This unusual phenomenon stems from an abstract submitted by Dr. Ulrich Walker, who heads up a canakinumab registry and has found at least 14 CAPS patients who had serious adverse events after receiving the vaccine.  Patients ranged in age from 7 to 52 years old. Within a few hours of vaccination, all seven patients developed severe, local injection site reactions, fever and one case of presumed aseptic meningitis. Most received antibiotics, and two had to be hospitalized for systemic reactions.  Symptoms resolved in 3-18 days.

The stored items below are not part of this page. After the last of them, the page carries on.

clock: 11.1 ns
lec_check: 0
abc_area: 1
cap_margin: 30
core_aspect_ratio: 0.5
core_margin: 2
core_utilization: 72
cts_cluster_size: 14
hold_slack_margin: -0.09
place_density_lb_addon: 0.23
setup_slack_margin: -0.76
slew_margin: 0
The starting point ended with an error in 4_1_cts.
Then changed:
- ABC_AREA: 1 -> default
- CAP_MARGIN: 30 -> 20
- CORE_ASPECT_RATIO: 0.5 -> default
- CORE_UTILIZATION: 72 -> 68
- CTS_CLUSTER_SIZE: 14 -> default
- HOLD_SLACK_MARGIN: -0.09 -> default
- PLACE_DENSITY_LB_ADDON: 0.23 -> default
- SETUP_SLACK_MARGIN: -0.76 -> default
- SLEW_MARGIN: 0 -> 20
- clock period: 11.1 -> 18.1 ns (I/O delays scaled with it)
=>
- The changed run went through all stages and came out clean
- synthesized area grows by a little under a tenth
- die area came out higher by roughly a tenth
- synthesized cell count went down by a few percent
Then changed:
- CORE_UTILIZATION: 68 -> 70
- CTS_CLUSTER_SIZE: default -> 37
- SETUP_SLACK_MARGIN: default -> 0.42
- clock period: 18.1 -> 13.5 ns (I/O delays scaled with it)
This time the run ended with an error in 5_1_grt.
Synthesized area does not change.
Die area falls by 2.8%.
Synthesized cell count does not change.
==> run B <==
==> flow/design.v <==
module gcd (
    input  logic        clk_i,
    input  logic        rst_i,
    input  logic        start_i,
    input  logic [31:0] a_i,
    input  logic [31:0] b_i,
    output logic        busy_o,
    output logic        valid_o,
    output logic [31:0] result_o
);
    logic [31:0] a, a_nxt;
    logic [31:0] b, b_nxt;
    logic [5:0]  k, k_nxt;           
    logic [31:0] result, result_nxt;
    typedef enum logic [3:0] {
        IDLE       = 4'b0000,
        LOAD       = 4'b0001,
        CHK_ZERO   = 4'b0010,
        FACTOR2    = 4'b0011,
        STRIP_A    = 4'b0100,
        STRIP_B    = 4'b0101,
        CMP        = 4'b0110,
        SUB        = 4'b0111,
        DONE       = 4'b1000
    } state_t;
    state_t state, state_nxt;
    logic a_is_zero, b_is_zero;
    logic both_even, a_even, b_even;
    logic a_gt_b;
    logic b_will_be_zero;           
    assign a_is_zero = (a == 0);
    assign b_is_zero = (b == 0);
    assign both_even = (a[0] == 0) && (b[0] == 0);
    assign a_even    = (a[0] == 0);
    assign b_even    = (b[0] == 0);
    assign a_gt_b    = (a > b);
    logic load_inputs, inc_k, shift_a, shift_b, swap, set_res;
    always_comb begin
        state_nxt   = state;
        load_inputs = 1'b0;
        inc_k       = 1'b0;
        shift_a     = 1'b0;
        shift_b     = 1'b0;
        swap        = 1'b0;
        set_res     = 1'b0;
        a_nxt      = a;
        b_nxt      = b;
        k_nxt      = k;
        result_nxt = result;
        b_will_be_zero = 1'b0;
        case (state)
            IDLE: begin
                if (start_i) begin
                    load_inputs = 1'b1;           
                    state_nxt   = LOAD;
                end
            end
            LOAD: begin
                a_nxt = a_i;                      
                b_nxt = b_i;
                k_nxt = 6'd0;                     
                state_nxt = CHK_ZERO;
            end
            CHK_ZERO: begin
                if (a_is_zero && b_is_zero) begin
                    set_res     = 1'b1;
                    result_nxt  = 32'd0;
                    state_nxt   = DONE;
                end else if (a_is_zero) begin
                    set_res     = 1'b1;
                    result_nxt  = b;
                    state_nxt   = DONE;
                end else if (b_is_zero) begin
                    set_res     = 1'b1;
                    result_nxt  = a;
                    state_nxt   = DONE;
                end else begin
                    state_nxt = FACTOR2;
                end
            end
            FACTOR2: begin
                if (both_even) begin
                    shift_a = 1'b1;
                    shift_b = 1'b1;
                    inc_k   = 1'b1;
                    a_nxt = a >> 1;
                    b_nxt = b >> 1;
                    k_nxt = k + 1'b1;
                    state_nxt = FACTOR2;           
                end else begin
                    state_nxt = STRIP_A;
                end
            end
            STRIP_A: begin
                if (a_even) begin
                    shift_a = 1'b1;
                    a_nxt   = a >> 1;
                    state_nxt = STRIP_A;
                end else begin
                    state_nxt = STRIP_B;
                end
            end
            STRIP_B: begin
                if (b_even) begin
                    shift_b = 1'b1;
                    b_nxt   = b >> 1;
                    state_nxt = STRIP_B;
                end else begin
                    state_nxt = CMP;
                end
            end
            CMP: begin
                if (a_gt_b) begin
                    swap  = 1'b1;
                    a_nxt = b;
                    b_nxt = a;
                end
                state_nxt = SUB;
            end
            SUB: begin
                b_nxt = b - a;                      
                b_will_be_zero = (b_nxt == 0);
                if (b_will_be_zero) begin
                    set_res     = 1'b1;
                    result_nxt  = a << k;         
                    state_nxt   = DONE;
                end else begin
                    state_nxt = STRIP_B;
                end
            end
            DONE: begin
                state_nxt = IDLE;                  
            end
            default: state_nxt = IDLE;            
        endcase
    end
    always_ff @(posedge clk_i or posedge rst_i) begin
        if (rst_i) begin
            a      <= 32'd0;
            b      <= 32'd0;
            k      <= 6'd0;
            result <= 32'd0;
        end else begin
            a      <= a_nxt;
            b      <= b_nxt;
            k      <= k_nxt;
            result <= result_nxt;
        end
    end
    always_ff @(posedge clk_i or posedge rst_i) begin
        if (rst_i)
            state <= IDLE;
        else
            state <= state_nxt;
    end
    always_ff @(posedge clk_i or posedge rst_i) begin
        if (rst_i) begin
            busy_o   <= 1'b0;
            valid_o  <= 1'b0;
            result_o <= 32'd0;
        end else begin
            busy_o   <= (state != IDLE) && (state != DONE);
            valid_o  <= set_res;                
            result_o <= result_nxt;
        end
    end
endmodule
==> flow/run.sh <==
#!/bin/bash
# the make line also repeats each setting of config.mk as NAME=value (left out here)
make -C /OpenROAD-flow-scripts/flow DESIGN_CONFIG=/design/flow/config.mk WORK_HOME=/design/flow/orfs CLKGATE_MAP_FILE= finish
==> flow/config.mk <==
export PLATFORM = sky130hd
export DESIGN_NAME = gcd
export DESIGN_NICKNAME = gcd
export VERILOG_FILES = /design/flow/design.v
export SDC_FILE = /design/flow/constraint.sdc
export NUM_CORES = 4
export LEC_CHECK = 0
export ABC_AREA = 1
export CAP_MARGIN = 10
export CELL_PAD_IN_SITES_DETAIL_PLACEMENT = 1
export CORE_MARGIN = 3
export CORE_UTILIZATION = 58
export GPL_TIMING_DRIVEN = 0
export MIN_ROUTING_LAYER = met1
export PLACE_DENSITY = 0.64
export SETUP_SLACK_MARGIN = 1.22
export SLEW_MARGIN = 0
export TNS_END_PERCENT = 45
==> flow/constraint.sdc <==
create_clock -name core_clock -period 5.26 [get_ports {clk_i}]
set_input_delay 1.0520 -clock core_clock [delete_from_list [all_inputs] [get_ports {clk_i}]]
set_output_delay 1.0520 -clock core_clock [all_outputs]
set_load 0.01 [all_outputs]
==> run R (differences from run B) <==
- ABC_AREA: 1 -> 0
- CAP_MARGIN: 10 -> 20
- CELL_PAD_IN_SITES_DETAIL_PLACEMENT: 1 -> 0
- CELL_PAD_IN_SITES_GLOBAL_PLACEMENT: unset -> 3
- CORE_UTILIZATION: 58 -> 69
- GPL_ROUTABILITY_DRIVEN: unset -> 1
- MAX_ROUTING_LAYER: unset -> met4
- MIN_ROUTING_LAYER: met1 -> unset
- PLACE_DENSITY: 0.64 -> 0.6
- SETUP_SLACK_MARGIN: 1.22 -> 0.57
- SLEW_MARGIN: 0 -> 40
- TNS_END_PERCENT: 45 -> 15
==> flow/constraint.sdc (replaced) <==
create_clock -name core_clock -period 6.0 [get_ports {clk_i}]
set_input_delay 1.2000 -clock core_clock [delete_from_list [all_inputs] [get_ports {clk_i}]]
set_output_delay 1.2000 -clock core_clock [all_outputs]
set_load 0.01 [all_outputs]
==> run F (differences from run B) <==
- ABC_AREA: 1 -> 0
- CAP_MARGIN: 10 -> 20
- CELL_PAD_IN_SITES_DETAIL_PLACEMENT: 1 -> 2
- CELL_PAD_IN_SITES_GLOBAL_PLACEMENT: unset -> 0
- CORE_MARGIN: 3 -> 2
- CORE_UTILIZATION: 58 -> 72
- CTS_CLUSTER_SIZE: unset -> 76
- GPL_TIMING_DRIVEN: 0 -> unset
- PLACE_DENSITY: 0.64 -> unset
- PLACE_DENSITY_LB_ADDON: unset -> 0.17
- SETUP_SLACK_MARGIN: 1.22 -> 1.54
- SLEW_MARGIN: 0 -> 20
- TNS_END_PERCENT: 45 -> 55
==> flow/constraint.sdc (replaced) <==
create_clock -name core_clock -period 8.45 [get_ports {clk_i}]
set_input_delay 1.6900 -clock core_clock [delete_from_list [all_inputs] [get_ports {clk_i}]]
set_output_delay 1.6900 -clock core_clock [all_outputs]
set_load 0.01 [all_outputs]
==> notes <==
Run F failed in 3_5_place_dp. Run B did not get past 3_5_place_dp (DPL-0033). Run R died in 3_1_place_gp_skip_io with GPL-0301. In run R the die size is higher than in run F, by 7.7%. Against run B, the synthesized cell count of run F is smaller by about 30%. In area after synthesis, run R and run F do not differ.
==> figures <==
item	run R	run F	run B
Top-level I/O count	-	101	101
Post-synthesis cell count	1181	1181	1676
Multiplexer share of the synthesized area	12.7%	12.7%	0.970%
Sequential-to-total area share from yosys stat	28.3%	28.3%	26.2%
Post-synthesis xor/xnor area fraction	2.83%	2.83%	0.764%
Die span in x	124 um	119 um	139 um
Area reported by Yosys stat	9560 um2	9560 um2	10300 um2
Total die size	15300 um2	14200 um2	19400 um2
Area share of the largest cell type after synthesis	28.3%	28.3%	26.2%
Placer Congestion	-	1.05	1.04
Outcome	aborted with a tool error	aborted with a tool error	aborted with a tool error
Stage where the flow stopped	3_1_place_gp_skip_io	3_5_place_dp	3_5_place_dp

The reactions occurred with pneumococcal vaccines from three different companies and in patients with different CAPS phenotypes (Muckle-Wells, NOMID, FCAS). Four vaccine reactions occurred in temporal association with concomitant co-injections of canakinumab; two reactions were separated by 15 days from the last canakinumab dose; and one reaction occurred in a patient who had never been exposed to canakinumab. Some patients had received other vaccines without complication.

These same investigators have also described a severe reaction to the PSV-23 valent vaccine in a Behcet’s patient (http://buff.ly/1PWPHJK).  

It is unclear if such hyperreactivity will be seen with IL-1 inhibitors or other autoinflammatory syndrome patients or those with systemic JIA or adults with Still’s disease. Caution and further study is warranted.